Higher T cell activation in non‐obese diabetic/severe combined immunodeficient/interleukin‐2 (NOD/SCID/IL‐2) receptor ‐chain^null (NSG) mice transgenic for human stem cell factor (SCF) (NSG‐SGM3) mice humanized with human peripheral blood mononuclear cells (PBMC) (hu‐PBL‐NSG‐SGM3) HIV⁺ mice. (a) Expression of human leukocyte antigen D‐related (HLA‐DR) and CD38 and programmed cell death 1 (PD‐1) and inducible T cell co‐stimulator (ICOS) in CD8⁺ and CD4⁺ T cells from the seronegative and HIV‐infected donors. (b,c) Representative contour plots of the expression of HLA‐DR and CD38 and PD‐1 and ICOS in circulating CD8⁺ (b) and CD4⁺ T cells (c) from hu‐PBL‐NSG‐SGM3 HIV⁻, HIV⁺ untreated and HIV⁺ anti‐retroviral therapy (ART) mice at week 7 post‐engraftment. (d,e) Frequencies of HLA‐DR⁺CD38⁺, PD‐1⁺ and ICOS⁺CD8⁺ (d) and CD4⁺ T cells (e) from hu‐PBL‐NSG‐SGM3 HIV⁻ (n = 10), HIV⁺ untreated (n = 3) and HIV⁺ ART (n = 9) mice throughout monitoring time. (c–e) *P ≤ 0·03 *versus* the other mouse groups, Kruskal–Wallis test. (d,e) The gray box indicates ART administration.

Skewed T cell differentiation in hu‐PBL‐NSG‐SGM3 HIV⁺ mice

Next, we evaluated the differentiation profile of T cells, by evaluating the expression of CCR7 and CD45RA, which define naive (CCR7⁺CD45RA⁺), central memory (CCR7⁺CD45RA⁻), effector memory (CCR7⁻CD45RA⁻) and terminal effector cells that re‐express CD45RA (TEMRA; CCR7⁻CD45RA⁺) 25. Similar to previous reports 26, 27, the HIV‐infected patient exhibited a lower proportion of naive CD4⁺ T cells, with a higher frequency of effector cells before injection into mice (Fig. 3a). Interestingly, we also observed a shift to terminal differentiation CD8⁺ T cells, with an increased proportion of TEMRA cells (Fig. 3a). Consistent with the xenogeneic reaction in hu‐PBL‐NSG‐SGM3 mice 20, 28, HIV⁻ mice exhibited a massive differentiation of CD4⁺ and CD8⁺ T cells to an effector memory profile, with the consequent decrease of naive cells (Fig. 3b–e).
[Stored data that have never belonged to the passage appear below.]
--- src/rtl/zud_cmp_sub.sv ---
// Shared compare-and-subtract unit: tests one digit weight against the remainder.
// Depends on nothing but its width parameter.
module zud_cmp_sub #(
    parameter int VW = 22
) (
    input  logic [VW-1:0] remainder,
    input  logic [VW-1:0] weight,
    output logic          take,
    output logic [VW-1:0] diff
);

    assign take = (weight <= remainder);
    assign diff = remainder - weight;

endmodule

--- src/rtl/zud_ctrl.sv ---
// Sequencer of the Zeckendorf counter: handshake, action preparation and digit walk.
// Depends on zud_pkg for the strobe struct.
module zud_ctrl #(
    parameter int DIGITS = zud_pkg::DIGITS_DEF,
    parameter int KW     = $clog2(DIGITS)
) (
    input  logic                aclk,
    input  logic                aresetn,
    input  logic                s_tvalid,
    input  logic                out_free,
    output logic                s_tready,
    output zud_pkg::zud_ctrl_t  ctrl,
    output logic [KW-1:0]       digit_idx
);
    import zud_pkg::*;

    typedef enum logic [3:0] {
        ST_IDLE = 4'b0001,
        ST_PREP = 4'b0010,
        ST_CONV = 4'b0100,
        ST_DONE = 4'b1000
    } state_t;

    state_t        state_reg, state_next;
    logic [KW-1:0] idx_reg, idx_next;

    always_comb begin
        state_next   = state_reg;
        idx_next     = idx_reg;
        ctrl         = '0;
        unique case (state_reg)
            ST_IDLE: begin
                if (s_tvalid) begin
                    ctrl.capture = 1'b1;
                    state_next   = ST_PREP;
                end
            end
            ST_PREP: begin
                ctrl.prep  = 1'b1;
                idx_next   = KW'(DIGITS - 1);
                state_next = ST_CONV;
            end
            ST_CONV: begin
                ctrl.step = 1'b1;
                idx_next  = idx_reg - KW'(1);
                if (idx_reg == '0) begin
                    state_next = ST_DONE;
                end
            end
            ST_DONE: begin
                if (out_free) begin
                    ctrl.publish = 1'b1;
                    state_next   = ST_IDLE;
                end
            end
            default: begin
                state_next = ST_IDLE;
            end
        endcase
    end

    always_ff @(posedge aclk) begin
        if (!aresetn) begin
            state_reg <= ST_IDLE;
            idx_reg   <= '0;
        end else begin
            state_reg <= state_next;
            idx_reg   <= idx_next;
        end
    end

    assign s_tready  = (state_reg == ST_IDLE);
    assign digit_idx = idx_reg;

endmodule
A low proportion of central memory and TEMRA cells was also observed in HIV⁻ mice (Fig. 3b–e). It is worth mentioning that increased apoptosis of effector T cells may explain the decrease in the frequencies of total T cells in HIV⁻ mice that we showed in Fig. 1c 29, 30. Remarkably, similar to the skewed differentiation of CD8⁺ T cells to TEMRA cells that we observed in the HIV‐infected donor (Fig. 3a), HIV⁺ mice showed a massive differentiation to TEMRA T cells (Fig. 3b–e) and had a higher proportion of naive cells compared with HIV⁻ mice (Fig. 3b–e). Moreover, the differentiation to effector memory cells was lower in HIV⁺ mice than in HIV⁻ mice (Fig. 3b–e). Notably, we only observed an effect of ART in HIV⁺ mice for the case of naive CD4⁺ T cells, which decreased to levels similar to HIV⁻ mice after the initiation of ART (Fig. 3e).
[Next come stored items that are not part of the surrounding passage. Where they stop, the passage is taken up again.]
**config.mk**
```make
export PLATFORM = sky130hd
export DESIGN_NAME = blist_cell
export DESIGN_NICKNAME = d
export VERILOG_FILES = /design/src/blist_pkg.sv /design/src/blist_cell.sv
export SDC_FILE = /design/constraint.sdc
export NUM_CORES = 1
export LEC_CHECK = 0
export BUFFER_PORTS_ARGS = -buffer_cell sky130_fd_sc_hd__buf_2
export CAP_MARGIN = 20
export CORE_ASPECT_RATIO = 0.8
export CORE_MARGIN = 4
export CORE_UTILIZATION = 46
export DETAILED_ROUTE_END_ITERATION = 6
export PLACE_DENSITY = 0.8
export RECOVER_POWER = 50
export SYNTH_ARGS = -nofsm -noshare
export SYNTH_HDL_FRONTEND = slang
export SYNTH_SLANG_ARGS = --single-unit
```
**constraint.sdc**
```tcl
create_clock -name i_clk -period 9.8 [get_ports i_clk]
set_input_delay 1.96 -clock i_clk [delete_from_list [all_inputs] [get_ports i_clk]]
set_output_delay 1.96 -clock i_clk [all_outputs]
set_load 0.02 [all_outputs]
```
**src/blist_pkg.sv**
```systemverilog
// ----------------------------------------------------------------------------
// blist_pkg
// Shared types and constants for the bounded ordered list and its cells.
// ----------------------------------------------------------------------------
package blist_pkg;

    // Wide enough for any index or count up to the largest supported capacity.
    localparam int IDX_W = 11;
    localparam int VAL_W = 32;

    typedef enum logic [2:0] {
        REQ_APPEND = 3'd0,
        REQ_REMOVE = 3'd1,
        REQ_READ   = 3'd2,
        REQ_SEARCH = 3'd3,
        REQ_INSERT = 3'd4
    } t_req;

    // Operation broadcast to every cell.
    typedef struct packed {
        logic             ins;      // one-cycle write strobe
        logic [IDX_W-1:0] ins_pos;
        logic [IDX_W-1:0] lim;      // element count before the request
        logic             search;   // 1: match on key, 0: match on target
        logic [IDX_W-1:0] target;
        logic [VAL_W-1:0] key;      // search key or value to insert
    } t_op;

    // Result token walking down the chain.
    typedef struct packed {
        logic             vld;
        logic             hit;
        logic [VAL_W-1:0] value;
        logic [IDX_W-1:0] pos;
    } t_tok;

endpackage

```
**src/blist_cell.sv**
```systemverilog
// ----------------------------------------------------------------------------
// blist_cell
// One list slot: holds an element, takes its left neighbor's element on an
// insert shift, and passes the result token to the right, capturing it on
// the first hit.
// ----------------------------------------------------------------------------
module blist_cell #(
    parameter int INDEX = 0
) (
    input  logic                            i_clk,
    input  logic                            i_rst_n,
    input  blist_pkg::t_op                  i_op,
    input  logic [blist_pkg::VAL_W-1:0]     i_left_data,
    output logic [blist_pkg::VAL_W-1:0]     o_data,
    input  blist_pkg::t_tok                 i_tok,
    output blist_pkg::t_tok                 o_tok
);
    import blist_pkg::*;

    localparam logic [IDX_W-1:0] MY_IDX = IDX_W'(INDEX);

    logic [VAL_W-1:0] r_data;
    t_tok             r_tok;
    t_tok             n_tok;
    logic             w_hit;

    always_ff @(posedge i_clk) begin
        if (i_op.ins) begin
            if (MY_IDX == i_op.ins_pos) begin
                r_data <= i_op.key;
            end else if (MY_IDX > i_op.ins_pos && MY_IDX <= i_op.lim) begin
                r_data <= i_left_data;
            end
        end
    end

    assign w_hit = i_op.search ? (r_data == i_op.key && MY_IDX < i_op.lim)
                               : (MY_IDX == i_op.target);

    always_comb begin
        n_tok = i_tok;
        if (i_tok.vld && !i_tok.hit && w_hit) begin
            n_tok.hit   = 1'b1;
            n_tok.value = r_data;
            n_tok.pos   = MY_IDX;
        end
    end

    always_ff @(posedge i_clk) begin
        if (!i_rst_n) begin
            r_tok.vld <= 1'b0;
        end else begin
            r_tok.vld <= n_tok.vld;
        end
        r_tok.hit   <= n_tok.hit;
        r_tok.value <= n_tok.value;
        r_tok.pos   <= n_tok.pos;
    end

    assign o_data = r_data;
    assign o_tok  = r_tok;

endmodule

```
Skewed differentiation of T cells in non‐obese diabetic/severe combined immunodeficient/interleukin‐2 (NOD/SCID/IL‐2) receptor ‐chain^null (NSG) mice transgenic for human stem cell factor (SCF) (NSG‐SGM3) mice humanized with human peripheral blood mononuclear cells (PBMC) (hu‐PBL‐NSG‐SGM3) HIV⁺ mice. (a) Expression of CCR7 and CD45RA in CD8⁺ and CD4⁺ T cells from the seronegative and HIV‐infected donors. (b,d) Representative contour plots of the expression of CCR7 and CD45RA in circulating CD8⁺ (b) and CD4⁺ (d) T cells from hu‐PBL‐NSG‐SGM3 HIV⁻, HIV⁺‐untreated and HIV⁺ anti‐retroviral therapy (ART) mice at week 7 post‐engraftment. (c,e) Frequencies of CCR7⁺CD45RA⁺ (naive), CCR7⁺iCD45RA⁻ (central memory), CCR7⁻CD45RA⁻ (effector memory) and CCR7⁻CD45RA⁺ (TEMRA) CD8⁺ (c) and CD4⁺ (e) T cells from hu‐PBL‐NSG‐SGM3 HIV⁻ (n = 10), HIV⁺ untreated (n = 3) and HIV⁺ ART (n = 9) mice throughout monitoring time. (c,e) *P ≤ 0·04 *versus* the other mouse groups, Kruskal–Wallis and Dunn’s *post‐hoc* test. (c,e) The gray box indicates ART administration.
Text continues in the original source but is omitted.